#### DATASET EXTRACT:
==> src/rtl/uart_rx_frame.sv <==
// UART receiver: 2-FF synchroniser, mid-bit sampling with false-start rejection,
// optional parity, 1-2 stop bits, valid/ready hold register with overrun pulse.
// Define UART_RX_MAJORITY_EN for 2-of-3 majority sampling around each sample point.
module uart_rx_frame #(
  parameter int unsigned CLKS_PER_BIT = 8,
  parameter int unsigned DATA_BITS    = 8,
  parameter int unsigned PARITY_MODE  = 1,
  parameter int unsigned STOP_BITS    = 1
) (
  input  logic                 clk,
  input  logic                 reset,
  input  logic                 rx,
  output logic [DATA_BITS-1:0] data_out,
  output logic                 data_valid,
  input  logic                 data_ready,
  output logic                 parity_error,
  output logic                 framing_error,
  output logic                 overrun,
  output logic                 busy
);

  localparam int unsigned CW = $clog2(CLKS_PER_BIT);
  localparam int unsigned BW = $clog2(DATA_BITS + 1);

`ifdef UART_RX_MAJORITY_EN
  localparam int unsigned MAJ = 1;
`else
  localparam int unsigned MAJ = 0;
`endif

  // With majority voting the decision moves one cycle later; later bits inherit the offset.
  localparam logic [CW-1:0] START_LAST = CW'(CLKS_PER_BIT / 2 - 1 + MAJ);
  localparam logic [CW-1:0] BIT_LAST   = CW'(CLKS_PER_BIT - 1);
  localparam logic [BW-1:0] DATA_LAST  = BW'(DATA_BITS - 1);
  localparam logic [BW-1:0] STOP_LAST  = BW'(STOP_BITS - 1);

  typedef enum logic [2:0] {
    IDLE,
    START,
    DATA,
    PARITY,
    STOP,
    RECOVER
  } state_t;

  state_t                 state;
  logic                   rx_meta;
  logic                   rx_s;
  logic                   samp;
  logic [CW-1:0]          clk_cnt;
  logic [BW-1:0]          bit_cnt;
  logic [DATA_BITS-1:0]   shift_reg;
  logic                   par_err;
  logic                   fe_acc;
  logic                   frame_done;

  always_ff @(posedge clk or negedge reset) begin
    if (!reset) begin
      rx_meta <= 1'b1;
      rx_s    <= 1'b1;
    end else begin
      rx_meta <= rx;
      rx_s    <= rx_meta;
    end
  end

`ifdef UART_RX_MAJORITY_EN
  logic rx_d1;
  logic rx_d2;

  always_ff @(posedge clk or negedge reset) begin
    if (!reset) begin
      rx_d1 <= 1'b1;
      rx_d2 <= 1'b1;
    end else begin
      rx_d1 <= rx_s;
      rx_d2 <= rx_d1;
    end
  end

  always_comb begin
    samp = (rx_s & rx_d1) | (rx_s & rx_d2) | (rx_d1 & rx_d2);
  end
`else
  always_comb begin
    samp = rx_s;
  end
`endif

  assign busy = (state != IDLE);

  always_ff @(posedge clk or negedge reset) begin
    if (!reset) begin
      state         <= IDLE;
      clk_cnt       <= '0;
      bit_cnt       <= '0;
      shift_reg     <= '0;
      par_err       <= 1'b0;
      fe_acc        <= 1'b0;
      frame_done    <= 1'b0;
      data_out      <= '0;
      data_valid    <= 1'b0;
      parity_error  <= 1'b0;
      framing_error <= 1'b0;
      overrun       <= 1'b0;
    end else begin
      frame_done <= 1'b0;
      overrun    <= 1'b0;

      case (state)
        IDLE: begin
          if (!rx_s) begin
            state   <= START;
            clk_cnt <= '0;
            bit_cnt <= '0;
            par_err <= 1'b0;
            fe_acc  <= 1'b0;
          end
        end

        START: begin
          if (clk_cnt == START_LAST) begin
            clk_cnt <= '0;
            state   <= samp ? IDLE : DATA;
          end else begin
            clk_cnt <= clk_cnt + 1'b1;
          end
        end

        DATA: begin
          if (clk_cnt == BIT_LAST) begin
            clk_cnt   <= '0;
            shift_reg <= {samp, shift_reg[DATA_BITS-1:1]};
            if (bit_cnt == DATA_LAST) begin
              bit_cnt <= '0;
              state   <= (PARITY_MODE != 0) ? PARITY : STOP;
            end else begin
              bit_cnt <= bit_cnt + 1'b1;
            end
          end else begin
            clk_cnt <= clk_cnt + 1'b1;
          end
        end

        PARITY: begin
          if (clk_cnt == BIT_LAST) begin
            clk_cnt <= '0;
            par_err <= (^shift_reg) ^ samp ^ (PARITY_MODE == 2);
            state   <= STOP;
          end else begin
            clk_cnt <= clk_cnt + 1'b1;
          end
        end

        STOP: begin
          if (clk_cnt == BIT_LAST) begin
            clk_cnt <= '0;
            fe_acc  <= fe_acc | ~samp;
            if (bit_cnt == STOP_LAST) begin
              bit_cnt    <= '0;
              frame_done <= 1'b1;
              state      <= samp ? IDLE : RECOVER;
            end else begin
              bit_cnt <= bit_cnt + 1'b1;
            end
          end else begin
            clk_cnt <= clk_cnt + 1'b1;
          end
        end

        RECOVER: begin
          if (rx_s) begin
            state <= IDLE;
          end
        end

        default: state <= IDLE;
      endcase

      // Completion is resolved one cycle after the last stop sample, against the hold register.
      if (frame_done) begin
        if (!data_valid || data_ready) begin
          data_out      <= shift_reg;
          parity_error  <= par_err;
          framing_error <= fe_acc;
          data_valid    <= 1'b1;
        end else begin
          overrun <= 1'b1;
        end
      end else if (data_valid && data_ready) begin
        data_valid <= 1'b0;
      end
    end
  end

endmodule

#### WHAT YOU HAVE TO DO:
Word for word, write out all of the entries again.

#### ANSWER TO THE PROBLEM:
==> src/rtl/uart_rx_frame.sv <==
// UART receiver: 2-FF synchroniser, mid-bit sampling with false-start rejection,
// optional parity, 1-2 stop bits, valid/ready hold register with overrun pulse.
// Define UART_RX_MAJORITY_EN for 2-of-3 majority sampling around each sample point.
module uart_rx_frame #(
  parameter int unsigned CLKS_PER_BIT = 8,
  parameter int unsigned DATA_BITS    = 8,
  parameter int unsigned PARITY_MODE  = 1,
  parameter int unsigned STOP_BITS    = 1
) (
  input  logic                 clk,
  input  logic                 reset,
  input  logic                 rx,
  output logic [DATA_BITS-1:0] data_out,
  output logic                 data_valid,
  input  logic                 data_ready,
  output logic                 parity_error,
  output logic                 framing_error,
  output logic                 overrun,
  output logic                 busy
);

  localparam int unsigned CW = $clog2(CLKS_PER_BIT);
  localparam int unsigned BW = $clog2(DATA_BITS + 1);

`ifdef UART_RX_MAJORITY_EN
  localparam int unsigned MAJ = 1;
`else
  localparam int unsigned MAJ = 0;
`endif

  // With majority voting the decision moves one cycle later; later bits inherit the offset.
  localparam logic [CW-1:0] START_LAST = CW'(CLKS_PER_BIT / 2 - 1 + MAJ);
  localparam logic [CW-1:0] BIT_LAST   = CW'(CLKS_PER_BIT - 1);
  localparam logic [BW-1:0] DATA_LAST  = BW'(DATA_BITS - 1);
  localparam logic [BW-1:0] STOP_LAST  = BW'(STOP_BITS - 1);

  typedef enum logic [2:0] {
    IDLE,
    START,
    DATA,
    PARITY,
    STOP,
    RECOVER
  } state_t;

  state_t                 state;
  logic                   rx_meta;
  logic                   rx_s;
  logic                   samp;
  logic [CW-1:0]          clk_cnt;
  logic [BW-1:0]          bit_cnt;
  logic [DATA_BITS-1:0]   shift_reg;
  logic                   par_err;
  logic                   fe_acc;
  logic                   frame_done;

  always_ff @(posedge clk or negedge reset) begin
    if (!reset) begin
      rx_meta <= 1'b1;
      rx_s    <= 1'b1;
    end else begin
      rx_meta <= rx;
      rx_s    <= rx_meta;
    end
  end

`ifdef UART_RX_MAJORITY_EN
  logic rx_d1;
  logic rx_d2;

  always_ff @(posedge clk or negedge reset) begin
    if (!reset) begin
      rx_d1 <= 1'b1;
      rx_d2 <= 1'b1;
    end else begin
      rx_d1 <= rx_s;
      rx_d2 <= rx_d1;
    end
  end

  always_comb begin
    samp = (rx_s & rx_d1) | (rx_s & rx_d2) | (rx_d1 & rx_d2);
  end
`else
  always_comb begin
    samp = rx_s;
  end
`endif

  assign busy = (state != IDLE);

  always_ff @(posedge clk or negedge reset) begin
    if (!reset) begin
      state         <= IDLE;
      clk_cnt       <= '0;
      bit_cnt       <= '0;
      shift_reg     <= '0;
      par_err       <= 1'b0;
      fe_acc        <= 1'b0;
      frame_done    <= 1'b0;
      data_out      <= '0;
      data_valid    <= 1'b0;
      parity_error  <= 1'b0;
      framing_error <= 1'b0;
      overrun       <= 1'b0;
    end else begin
      frame_done <= 1'b0;
      overrun    <= 1'b0;

      case (state)
        IDLE: begin
          if (!rx_s) begin
            state   <= START;
            clk_cnt <= '0;
            bit_cnt <= '0;
            par_err <= 1'b0;
            fe_acc  <= 1'b0;
          end
        end

        START: begin
          if (clk_cnt == START_LAST) begin
            clk_cnt <= '0;
            state   <= samp ? IDLE : DATA;
          end else begin
            clk_cnt <= clk_cnt + 1'b1;
          end
        end

        DATA: begin
          if (clk_cnt == BIT_LAST) begin
            clk_cnt   <= '0;
            shift_reg <= {samp, shift_reg[DATA_BITS-1:1]};
            if (bit_cnt == DATA_LAST) begin
              bit_cnt <= '0;
              state   <= (PARITY_MODE != 0) ? PARITY : STOP;
            end else begin
              bit_cnt <= bit_cnt + 1'b1;
            end
          end else begin
            clk_cnt <= clk_cnt + 1'b1;
          end
        end

        PARITY: begin
          if (clk_cnt == BIT_LAST) begin
            clk_cnt <= '0;
            par_err <= (^shift_reg) ^ samp ^ (PARITY_MODE == 2);
            state   <= STOP;
          end else begin
            clk_cnt <= clk_cnt + 1'b1;
          end
        end

        STOP: begin
          if (clk_cnt == BIT_LAST) begin
            clk_cnt <= '0;
            fe_acc  <= fe_acc | ~samp;
            if (bit_cnt == STOP_LAST) begin
              bit_cnt    <= '0;
              frame_done <= 1'b1;
              state      <= samp ? IDLE : RECOVER;
            end else begin
              bit_cnt <= bit_cnt + 1'b1;
            end
          end else begin
            clk_cnt <= clk_cnt + 1'b1;
          end
        end

        RECOVER: begin
          if (rx_s) begin
            state <= IDLE;
          end
        end

        default: state <= IDLE;
      endcase

      // Completion is resolved one cycle after the last stop sample, against the hold register.
      if (frame_done) begin
        if (!data_valid || data_ready) begin
          data_out      <= shift_reg;
          parity_error  <= par_err;
          framing_error <= fe_acc;
          data_valid    <= 1'b1;
        end else begin
          overrun <= 1'b1;
        end
      end else if (data_valid && data_ready) begin
        data_valid <= 1'b0;
      end
    end
  end

endmodule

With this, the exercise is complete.